[Required work] From the entries below, pull out each line where "flops" appears.

Stored data
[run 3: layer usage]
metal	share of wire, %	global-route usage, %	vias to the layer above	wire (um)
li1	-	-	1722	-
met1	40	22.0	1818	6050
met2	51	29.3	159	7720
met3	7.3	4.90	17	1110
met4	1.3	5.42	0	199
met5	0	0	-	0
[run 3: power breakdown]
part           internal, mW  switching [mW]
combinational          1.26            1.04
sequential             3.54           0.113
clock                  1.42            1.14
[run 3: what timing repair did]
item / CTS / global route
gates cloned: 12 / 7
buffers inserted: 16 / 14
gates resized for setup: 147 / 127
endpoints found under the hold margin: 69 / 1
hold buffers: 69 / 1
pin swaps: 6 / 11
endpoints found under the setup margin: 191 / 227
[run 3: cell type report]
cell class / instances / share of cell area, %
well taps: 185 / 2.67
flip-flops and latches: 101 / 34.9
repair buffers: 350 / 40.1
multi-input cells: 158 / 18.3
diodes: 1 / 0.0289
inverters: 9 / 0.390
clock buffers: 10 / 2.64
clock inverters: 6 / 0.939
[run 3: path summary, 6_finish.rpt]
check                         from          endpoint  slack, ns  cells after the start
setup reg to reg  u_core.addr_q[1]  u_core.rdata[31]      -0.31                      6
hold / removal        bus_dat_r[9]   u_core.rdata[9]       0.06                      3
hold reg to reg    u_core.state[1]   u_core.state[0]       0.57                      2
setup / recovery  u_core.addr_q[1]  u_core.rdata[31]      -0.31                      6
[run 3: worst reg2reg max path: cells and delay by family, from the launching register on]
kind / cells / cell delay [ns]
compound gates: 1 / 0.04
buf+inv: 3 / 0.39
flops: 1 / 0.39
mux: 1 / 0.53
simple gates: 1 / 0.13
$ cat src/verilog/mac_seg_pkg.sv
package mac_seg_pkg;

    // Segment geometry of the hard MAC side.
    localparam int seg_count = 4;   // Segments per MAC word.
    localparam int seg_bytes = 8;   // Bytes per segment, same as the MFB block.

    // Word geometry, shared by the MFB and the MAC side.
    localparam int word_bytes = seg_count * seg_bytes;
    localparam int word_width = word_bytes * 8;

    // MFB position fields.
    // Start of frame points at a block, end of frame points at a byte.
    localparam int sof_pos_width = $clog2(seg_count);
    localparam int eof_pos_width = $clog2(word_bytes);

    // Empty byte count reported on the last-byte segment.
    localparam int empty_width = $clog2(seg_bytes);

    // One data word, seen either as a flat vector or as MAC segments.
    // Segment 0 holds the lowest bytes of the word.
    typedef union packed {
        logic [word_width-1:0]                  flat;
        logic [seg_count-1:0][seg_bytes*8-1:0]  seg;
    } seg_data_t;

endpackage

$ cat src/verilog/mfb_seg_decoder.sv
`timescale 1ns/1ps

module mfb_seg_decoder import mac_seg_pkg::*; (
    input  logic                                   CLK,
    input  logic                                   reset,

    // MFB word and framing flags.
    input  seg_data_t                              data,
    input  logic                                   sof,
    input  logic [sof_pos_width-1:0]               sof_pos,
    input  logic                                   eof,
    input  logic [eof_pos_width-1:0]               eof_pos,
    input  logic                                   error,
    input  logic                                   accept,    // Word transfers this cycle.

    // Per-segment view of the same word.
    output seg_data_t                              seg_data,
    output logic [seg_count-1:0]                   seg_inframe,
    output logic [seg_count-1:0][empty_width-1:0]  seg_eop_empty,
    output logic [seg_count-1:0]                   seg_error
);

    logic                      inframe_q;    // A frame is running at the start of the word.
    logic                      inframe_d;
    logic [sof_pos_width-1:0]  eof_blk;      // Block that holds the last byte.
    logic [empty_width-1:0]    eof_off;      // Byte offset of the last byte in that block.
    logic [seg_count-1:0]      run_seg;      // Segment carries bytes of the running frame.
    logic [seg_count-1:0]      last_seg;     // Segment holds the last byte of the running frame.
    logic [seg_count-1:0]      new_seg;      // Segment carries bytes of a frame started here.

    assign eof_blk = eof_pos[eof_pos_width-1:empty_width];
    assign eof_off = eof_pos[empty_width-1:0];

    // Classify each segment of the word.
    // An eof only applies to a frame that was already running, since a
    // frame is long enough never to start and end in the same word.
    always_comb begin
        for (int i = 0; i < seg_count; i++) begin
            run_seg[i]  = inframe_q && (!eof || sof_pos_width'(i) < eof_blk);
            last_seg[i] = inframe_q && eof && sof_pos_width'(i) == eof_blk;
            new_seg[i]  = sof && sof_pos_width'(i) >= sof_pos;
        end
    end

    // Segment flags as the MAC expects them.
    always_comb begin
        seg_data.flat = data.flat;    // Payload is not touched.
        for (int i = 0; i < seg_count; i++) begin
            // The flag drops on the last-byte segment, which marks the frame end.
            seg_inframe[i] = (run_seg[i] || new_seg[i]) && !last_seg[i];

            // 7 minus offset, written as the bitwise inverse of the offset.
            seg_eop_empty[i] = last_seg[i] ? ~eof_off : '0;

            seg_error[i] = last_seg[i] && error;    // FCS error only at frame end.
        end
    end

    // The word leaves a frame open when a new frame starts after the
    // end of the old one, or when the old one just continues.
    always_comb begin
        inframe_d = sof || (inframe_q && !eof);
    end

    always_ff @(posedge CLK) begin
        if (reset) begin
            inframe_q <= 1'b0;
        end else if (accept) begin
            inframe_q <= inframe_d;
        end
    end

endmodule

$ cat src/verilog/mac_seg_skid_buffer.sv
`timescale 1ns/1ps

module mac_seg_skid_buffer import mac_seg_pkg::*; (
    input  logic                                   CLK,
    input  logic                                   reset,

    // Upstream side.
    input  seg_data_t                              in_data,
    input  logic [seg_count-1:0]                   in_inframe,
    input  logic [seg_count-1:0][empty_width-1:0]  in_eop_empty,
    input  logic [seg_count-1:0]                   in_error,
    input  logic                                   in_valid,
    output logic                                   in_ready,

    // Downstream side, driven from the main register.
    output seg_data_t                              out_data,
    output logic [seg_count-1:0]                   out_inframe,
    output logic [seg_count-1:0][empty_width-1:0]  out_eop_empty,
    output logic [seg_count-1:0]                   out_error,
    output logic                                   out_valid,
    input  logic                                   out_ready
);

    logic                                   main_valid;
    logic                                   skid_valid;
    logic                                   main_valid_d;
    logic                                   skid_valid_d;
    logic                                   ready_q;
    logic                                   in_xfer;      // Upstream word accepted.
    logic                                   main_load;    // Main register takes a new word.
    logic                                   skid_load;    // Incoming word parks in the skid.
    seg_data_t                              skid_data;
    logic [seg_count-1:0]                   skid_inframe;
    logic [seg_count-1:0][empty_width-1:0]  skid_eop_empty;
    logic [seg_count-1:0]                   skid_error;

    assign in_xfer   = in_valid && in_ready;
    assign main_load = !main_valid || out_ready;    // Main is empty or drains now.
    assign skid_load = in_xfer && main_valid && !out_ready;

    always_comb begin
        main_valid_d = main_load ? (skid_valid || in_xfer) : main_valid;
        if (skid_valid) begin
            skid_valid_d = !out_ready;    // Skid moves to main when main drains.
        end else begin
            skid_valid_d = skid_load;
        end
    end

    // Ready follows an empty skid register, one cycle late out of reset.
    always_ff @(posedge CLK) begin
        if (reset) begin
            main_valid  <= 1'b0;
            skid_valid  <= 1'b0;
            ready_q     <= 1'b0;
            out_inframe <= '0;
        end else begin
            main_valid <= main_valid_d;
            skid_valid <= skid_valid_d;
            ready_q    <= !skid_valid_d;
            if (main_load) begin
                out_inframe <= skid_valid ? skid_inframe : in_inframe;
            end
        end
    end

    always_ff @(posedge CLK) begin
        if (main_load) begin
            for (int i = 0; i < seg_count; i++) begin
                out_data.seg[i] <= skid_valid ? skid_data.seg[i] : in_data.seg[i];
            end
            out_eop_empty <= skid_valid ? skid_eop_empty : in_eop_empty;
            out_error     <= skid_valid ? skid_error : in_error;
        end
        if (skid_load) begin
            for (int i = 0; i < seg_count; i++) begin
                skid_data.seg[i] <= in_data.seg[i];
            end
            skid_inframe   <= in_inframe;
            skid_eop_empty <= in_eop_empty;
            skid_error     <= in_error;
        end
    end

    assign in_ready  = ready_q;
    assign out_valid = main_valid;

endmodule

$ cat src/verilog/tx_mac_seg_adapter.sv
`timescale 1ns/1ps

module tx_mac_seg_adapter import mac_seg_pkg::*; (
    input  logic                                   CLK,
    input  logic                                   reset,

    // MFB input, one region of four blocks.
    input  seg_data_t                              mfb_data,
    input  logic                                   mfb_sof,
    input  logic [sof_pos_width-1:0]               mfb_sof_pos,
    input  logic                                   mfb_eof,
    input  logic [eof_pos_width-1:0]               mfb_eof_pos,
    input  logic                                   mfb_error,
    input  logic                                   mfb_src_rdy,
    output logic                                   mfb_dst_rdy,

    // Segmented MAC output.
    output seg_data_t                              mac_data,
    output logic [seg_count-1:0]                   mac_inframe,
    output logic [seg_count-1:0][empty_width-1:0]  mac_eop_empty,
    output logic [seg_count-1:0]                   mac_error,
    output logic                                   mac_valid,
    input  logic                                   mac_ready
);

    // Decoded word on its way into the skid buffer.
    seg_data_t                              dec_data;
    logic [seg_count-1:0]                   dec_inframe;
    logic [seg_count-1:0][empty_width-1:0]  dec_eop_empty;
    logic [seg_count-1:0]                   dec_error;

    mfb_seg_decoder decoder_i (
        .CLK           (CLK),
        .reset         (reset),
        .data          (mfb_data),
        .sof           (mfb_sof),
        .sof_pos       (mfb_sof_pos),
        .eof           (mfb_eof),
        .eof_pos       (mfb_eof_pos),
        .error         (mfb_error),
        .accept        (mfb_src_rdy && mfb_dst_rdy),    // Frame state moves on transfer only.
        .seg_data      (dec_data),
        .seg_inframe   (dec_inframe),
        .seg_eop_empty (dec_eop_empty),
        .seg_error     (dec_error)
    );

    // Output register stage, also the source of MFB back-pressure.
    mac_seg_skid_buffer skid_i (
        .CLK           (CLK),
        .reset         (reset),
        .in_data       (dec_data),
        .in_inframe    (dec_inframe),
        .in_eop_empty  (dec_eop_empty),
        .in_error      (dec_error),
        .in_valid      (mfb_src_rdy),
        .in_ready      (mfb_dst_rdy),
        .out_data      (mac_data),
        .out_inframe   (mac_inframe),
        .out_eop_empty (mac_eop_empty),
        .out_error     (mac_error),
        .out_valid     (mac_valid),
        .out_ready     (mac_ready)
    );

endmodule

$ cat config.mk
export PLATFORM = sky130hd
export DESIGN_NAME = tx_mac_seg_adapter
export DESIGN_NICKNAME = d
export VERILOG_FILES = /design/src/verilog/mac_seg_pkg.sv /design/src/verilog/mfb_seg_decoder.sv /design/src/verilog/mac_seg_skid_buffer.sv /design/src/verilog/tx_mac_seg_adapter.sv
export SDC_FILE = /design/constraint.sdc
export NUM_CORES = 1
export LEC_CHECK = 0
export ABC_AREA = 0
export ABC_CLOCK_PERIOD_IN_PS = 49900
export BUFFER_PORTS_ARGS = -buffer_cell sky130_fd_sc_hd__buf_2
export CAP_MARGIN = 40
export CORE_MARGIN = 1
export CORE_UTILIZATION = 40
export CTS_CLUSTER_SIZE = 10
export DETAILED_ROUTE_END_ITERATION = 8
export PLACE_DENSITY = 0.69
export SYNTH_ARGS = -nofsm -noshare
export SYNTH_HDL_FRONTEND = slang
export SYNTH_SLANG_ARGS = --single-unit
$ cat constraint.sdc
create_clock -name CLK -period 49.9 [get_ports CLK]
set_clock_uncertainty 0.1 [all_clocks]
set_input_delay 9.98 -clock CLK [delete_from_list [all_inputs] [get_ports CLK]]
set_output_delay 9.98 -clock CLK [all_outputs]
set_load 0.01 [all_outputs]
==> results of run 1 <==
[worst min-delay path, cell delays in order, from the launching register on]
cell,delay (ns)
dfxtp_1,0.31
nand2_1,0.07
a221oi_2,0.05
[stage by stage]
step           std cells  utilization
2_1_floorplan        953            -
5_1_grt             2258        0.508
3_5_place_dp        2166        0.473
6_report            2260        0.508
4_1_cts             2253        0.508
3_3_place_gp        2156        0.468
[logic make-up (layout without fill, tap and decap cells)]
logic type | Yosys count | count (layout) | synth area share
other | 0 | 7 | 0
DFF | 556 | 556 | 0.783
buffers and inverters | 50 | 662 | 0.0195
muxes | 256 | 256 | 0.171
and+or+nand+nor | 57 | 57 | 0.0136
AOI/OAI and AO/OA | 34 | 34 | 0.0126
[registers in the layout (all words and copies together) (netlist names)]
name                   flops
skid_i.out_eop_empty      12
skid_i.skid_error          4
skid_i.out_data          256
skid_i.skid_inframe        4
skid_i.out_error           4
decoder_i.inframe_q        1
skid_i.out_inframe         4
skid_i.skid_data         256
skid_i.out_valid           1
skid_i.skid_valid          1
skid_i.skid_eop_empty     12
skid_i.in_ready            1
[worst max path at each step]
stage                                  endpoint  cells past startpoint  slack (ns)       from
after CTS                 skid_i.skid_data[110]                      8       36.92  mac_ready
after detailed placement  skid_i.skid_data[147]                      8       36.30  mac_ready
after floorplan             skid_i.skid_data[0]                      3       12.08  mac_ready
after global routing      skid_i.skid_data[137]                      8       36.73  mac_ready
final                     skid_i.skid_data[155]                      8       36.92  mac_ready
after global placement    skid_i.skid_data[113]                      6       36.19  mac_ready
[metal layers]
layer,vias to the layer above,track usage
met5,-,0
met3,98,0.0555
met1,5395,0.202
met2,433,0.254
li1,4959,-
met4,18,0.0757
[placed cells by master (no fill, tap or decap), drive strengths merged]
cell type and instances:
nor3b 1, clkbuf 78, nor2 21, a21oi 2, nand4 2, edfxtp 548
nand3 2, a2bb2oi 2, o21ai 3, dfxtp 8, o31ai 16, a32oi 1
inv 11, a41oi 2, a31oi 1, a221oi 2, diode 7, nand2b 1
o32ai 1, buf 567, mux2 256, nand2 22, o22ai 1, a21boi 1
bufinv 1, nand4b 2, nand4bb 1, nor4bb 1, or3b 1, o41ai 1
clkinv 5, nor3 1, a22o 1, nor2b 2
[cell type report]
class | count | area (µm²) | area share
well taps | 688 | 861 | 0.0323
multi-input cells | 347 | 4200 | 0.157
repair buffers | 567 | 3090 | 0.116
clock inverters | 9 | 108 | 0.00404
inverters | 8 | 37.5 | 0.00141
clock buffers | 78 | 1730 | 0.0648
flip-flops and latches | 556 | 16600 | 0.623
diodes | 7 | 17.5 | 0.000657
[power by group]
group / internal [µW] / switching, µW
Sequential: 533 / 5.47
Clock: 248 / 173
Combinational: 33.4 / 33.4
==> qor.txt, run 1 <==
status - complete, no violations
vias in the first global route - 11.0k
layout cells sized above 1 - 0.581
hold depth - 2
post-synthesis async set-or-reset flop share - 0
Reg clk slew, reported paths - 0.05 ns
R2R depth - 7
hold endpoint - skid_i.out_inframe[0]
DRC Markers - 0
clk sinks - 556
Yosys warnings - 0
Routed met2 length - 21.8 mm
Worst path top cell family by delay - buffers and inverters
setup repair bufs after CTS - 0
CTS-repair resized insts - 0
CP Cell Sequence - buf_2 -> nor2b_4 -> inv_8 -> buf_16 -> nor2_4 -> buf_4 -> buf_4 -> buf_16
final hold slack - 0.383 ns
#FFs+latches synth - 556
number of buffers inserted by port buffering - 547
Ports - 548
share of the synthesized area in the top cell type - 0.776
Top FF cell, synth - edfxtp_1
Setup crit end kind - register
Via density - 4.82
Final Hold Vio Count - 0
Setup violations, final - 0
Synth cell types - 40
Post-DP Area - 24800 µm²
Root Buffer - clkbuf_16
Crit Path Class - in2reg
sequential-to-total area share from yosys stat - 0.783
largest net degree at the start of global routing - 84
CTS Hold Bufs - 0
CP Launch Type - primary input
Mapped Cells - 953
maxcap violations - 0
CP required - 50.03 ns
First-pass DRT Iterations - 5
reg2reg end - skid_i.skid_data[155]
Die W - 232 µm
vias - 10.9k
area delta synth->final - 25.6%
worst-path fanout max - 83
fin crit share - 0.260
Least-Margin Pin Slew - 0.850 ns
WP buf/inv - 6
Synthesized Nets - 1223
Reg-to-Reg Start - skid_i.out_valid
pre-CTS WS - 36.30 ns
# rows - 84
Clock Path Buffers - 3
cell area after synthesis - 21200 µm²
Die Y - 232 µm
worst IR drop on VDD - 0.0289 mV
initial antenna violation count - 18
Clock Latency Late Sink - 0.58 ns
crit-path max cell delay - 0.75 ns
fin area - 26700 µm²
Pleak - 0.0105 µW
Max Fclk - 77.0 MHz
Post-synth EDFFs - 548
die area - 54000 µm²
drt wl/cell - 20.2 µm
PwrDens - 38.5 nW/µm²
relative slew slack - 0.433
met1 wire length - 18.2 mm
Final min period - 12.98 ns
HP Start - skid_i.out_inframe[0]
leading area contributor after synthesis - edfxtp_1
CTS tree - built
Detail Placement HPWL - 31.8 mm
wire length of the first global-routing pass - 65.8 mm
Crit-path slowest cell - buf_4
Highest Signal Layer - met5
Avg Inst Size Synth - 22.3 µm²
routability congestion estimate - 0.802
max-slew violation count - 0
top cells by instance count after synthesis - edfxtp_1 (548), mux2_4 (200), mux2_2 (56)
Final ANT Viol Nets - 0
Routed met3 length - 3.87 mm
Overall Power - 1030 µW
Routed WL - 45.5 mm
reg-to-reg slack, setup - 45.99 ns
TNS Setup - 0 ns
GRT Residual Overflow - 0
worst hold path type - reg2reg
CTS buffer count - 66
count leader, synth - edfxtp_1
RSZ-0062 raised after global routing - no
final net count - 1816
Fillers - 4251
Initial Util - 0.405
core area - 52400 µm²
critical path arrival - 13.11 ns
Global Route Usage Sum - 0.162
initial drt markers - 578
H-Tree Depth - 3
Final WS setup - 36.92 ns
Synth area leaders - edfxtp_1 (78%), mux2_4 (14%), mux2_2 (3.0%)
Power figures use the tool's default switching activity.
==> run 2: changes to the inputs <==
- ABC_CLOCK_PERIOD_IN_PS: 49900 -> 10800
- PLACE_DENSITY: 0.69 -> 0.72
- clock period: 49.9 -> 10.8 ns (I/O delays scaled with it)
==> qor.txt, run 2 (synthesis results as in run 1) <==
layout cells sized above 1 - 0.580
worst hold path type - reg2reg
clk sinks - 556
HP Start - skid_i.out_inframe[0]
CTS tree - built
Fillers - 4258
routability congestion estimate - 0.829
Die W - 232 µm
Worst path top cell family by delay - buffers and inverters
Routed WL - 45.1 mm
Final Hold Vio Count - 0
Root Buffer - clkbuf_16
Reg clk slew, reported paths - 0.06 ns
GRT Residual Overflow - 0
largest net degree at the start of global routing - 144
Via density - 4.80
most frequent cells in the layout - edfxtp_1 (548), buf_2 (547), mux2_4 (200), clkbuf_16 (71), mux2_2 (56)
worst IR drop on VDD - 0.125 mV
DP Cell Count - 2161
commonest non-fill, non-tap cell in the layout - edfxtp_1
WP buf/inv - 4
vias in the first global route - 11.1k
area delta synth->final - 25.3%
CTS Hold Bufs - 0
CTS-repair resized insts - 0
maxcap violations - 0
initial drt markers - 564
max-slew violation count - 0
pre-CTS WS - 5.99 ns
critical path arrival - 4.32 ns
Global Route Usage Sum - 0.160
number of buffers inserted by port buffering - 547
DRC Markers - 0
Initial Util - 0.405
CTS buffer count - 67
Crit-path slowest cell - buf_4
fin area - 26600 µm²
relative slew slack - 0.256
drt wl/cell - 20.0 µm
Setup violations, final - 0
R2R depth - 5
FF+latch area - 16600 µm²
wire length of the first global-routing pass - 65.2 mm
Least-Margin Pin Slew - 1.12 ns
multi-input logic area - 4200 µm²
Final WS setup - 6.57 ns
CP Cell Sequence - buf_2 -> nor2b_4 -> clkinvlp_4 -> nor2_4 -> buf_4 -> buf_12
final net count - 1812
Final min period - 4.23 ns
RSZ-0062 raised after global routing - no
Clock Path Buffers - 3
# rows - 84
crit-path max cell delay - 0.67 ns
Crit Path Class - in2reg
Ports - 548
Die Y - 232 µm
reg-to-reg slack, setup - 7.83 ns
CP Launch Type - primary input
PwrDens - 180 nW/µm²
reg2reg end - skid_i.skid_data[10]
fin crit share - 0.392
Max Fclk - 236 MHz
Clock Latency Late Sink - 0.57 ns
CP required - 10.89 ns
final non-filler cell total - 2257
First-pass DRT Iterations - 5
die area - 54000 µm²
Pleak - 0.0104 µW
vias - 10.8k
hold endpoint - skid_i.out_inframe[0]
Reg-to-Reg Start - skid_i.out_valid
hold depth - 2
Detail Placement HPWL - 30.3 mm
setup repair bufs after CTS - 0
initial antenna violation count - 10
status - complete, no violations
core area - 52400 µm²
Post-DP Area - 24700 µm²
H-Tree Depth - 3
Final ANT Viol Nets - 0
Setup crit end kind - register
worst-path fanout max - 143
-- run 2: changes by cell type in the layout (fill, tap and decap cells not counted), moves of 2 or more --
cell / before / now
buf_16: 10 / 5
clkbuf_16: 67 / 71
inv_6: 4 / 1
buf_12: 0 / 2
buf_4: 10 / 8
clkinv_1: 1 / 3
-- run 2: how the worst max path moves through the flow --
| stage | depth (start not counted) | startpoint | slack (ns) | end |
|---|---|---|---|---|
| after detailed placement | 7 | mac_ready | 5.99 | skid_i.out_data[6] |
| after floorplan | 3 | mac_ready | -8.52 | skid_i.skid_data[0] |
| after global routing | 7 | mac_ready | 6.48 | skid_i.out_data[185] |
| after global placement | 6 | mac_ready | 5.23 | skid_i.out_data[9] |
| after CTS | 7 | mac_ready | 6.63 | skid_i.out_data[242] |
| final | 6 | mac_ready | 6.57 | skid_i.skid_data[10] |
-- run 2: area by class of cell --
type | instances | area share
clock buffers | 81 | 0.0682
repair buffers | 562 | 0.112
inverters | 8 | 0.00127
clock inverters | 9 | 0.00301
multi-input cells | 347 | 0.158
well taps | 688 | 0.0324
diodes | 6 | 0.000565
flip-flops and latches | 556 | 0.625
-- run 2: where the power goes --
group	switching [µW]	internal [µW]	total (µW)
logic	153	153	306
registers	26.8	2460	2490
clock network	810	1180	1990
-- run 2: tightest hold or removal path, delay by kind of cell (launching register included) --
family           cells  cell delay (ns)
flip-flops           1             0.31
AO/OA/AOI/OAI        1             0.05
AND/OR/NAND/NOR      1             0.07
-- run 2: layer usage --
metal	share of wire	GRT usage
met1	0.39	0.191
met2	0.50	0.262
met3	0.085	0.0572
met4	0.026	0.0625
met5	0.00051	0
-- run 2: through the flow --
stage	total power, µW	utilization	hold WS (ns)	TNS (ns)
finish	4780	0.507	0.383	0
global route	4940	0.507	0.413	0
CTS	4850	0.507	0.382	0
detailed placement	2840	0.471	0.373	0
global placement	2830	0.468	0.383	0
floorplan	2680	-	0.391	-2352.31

[Task response]
flip-flops and latches: 101 / 34.9
flops: 1 / 0.39
name                   flops
flip-flops and latches | 556 | 16600 | 0.623
flip-flops and latches | 556 | 0.625
flip-flops           1             0.31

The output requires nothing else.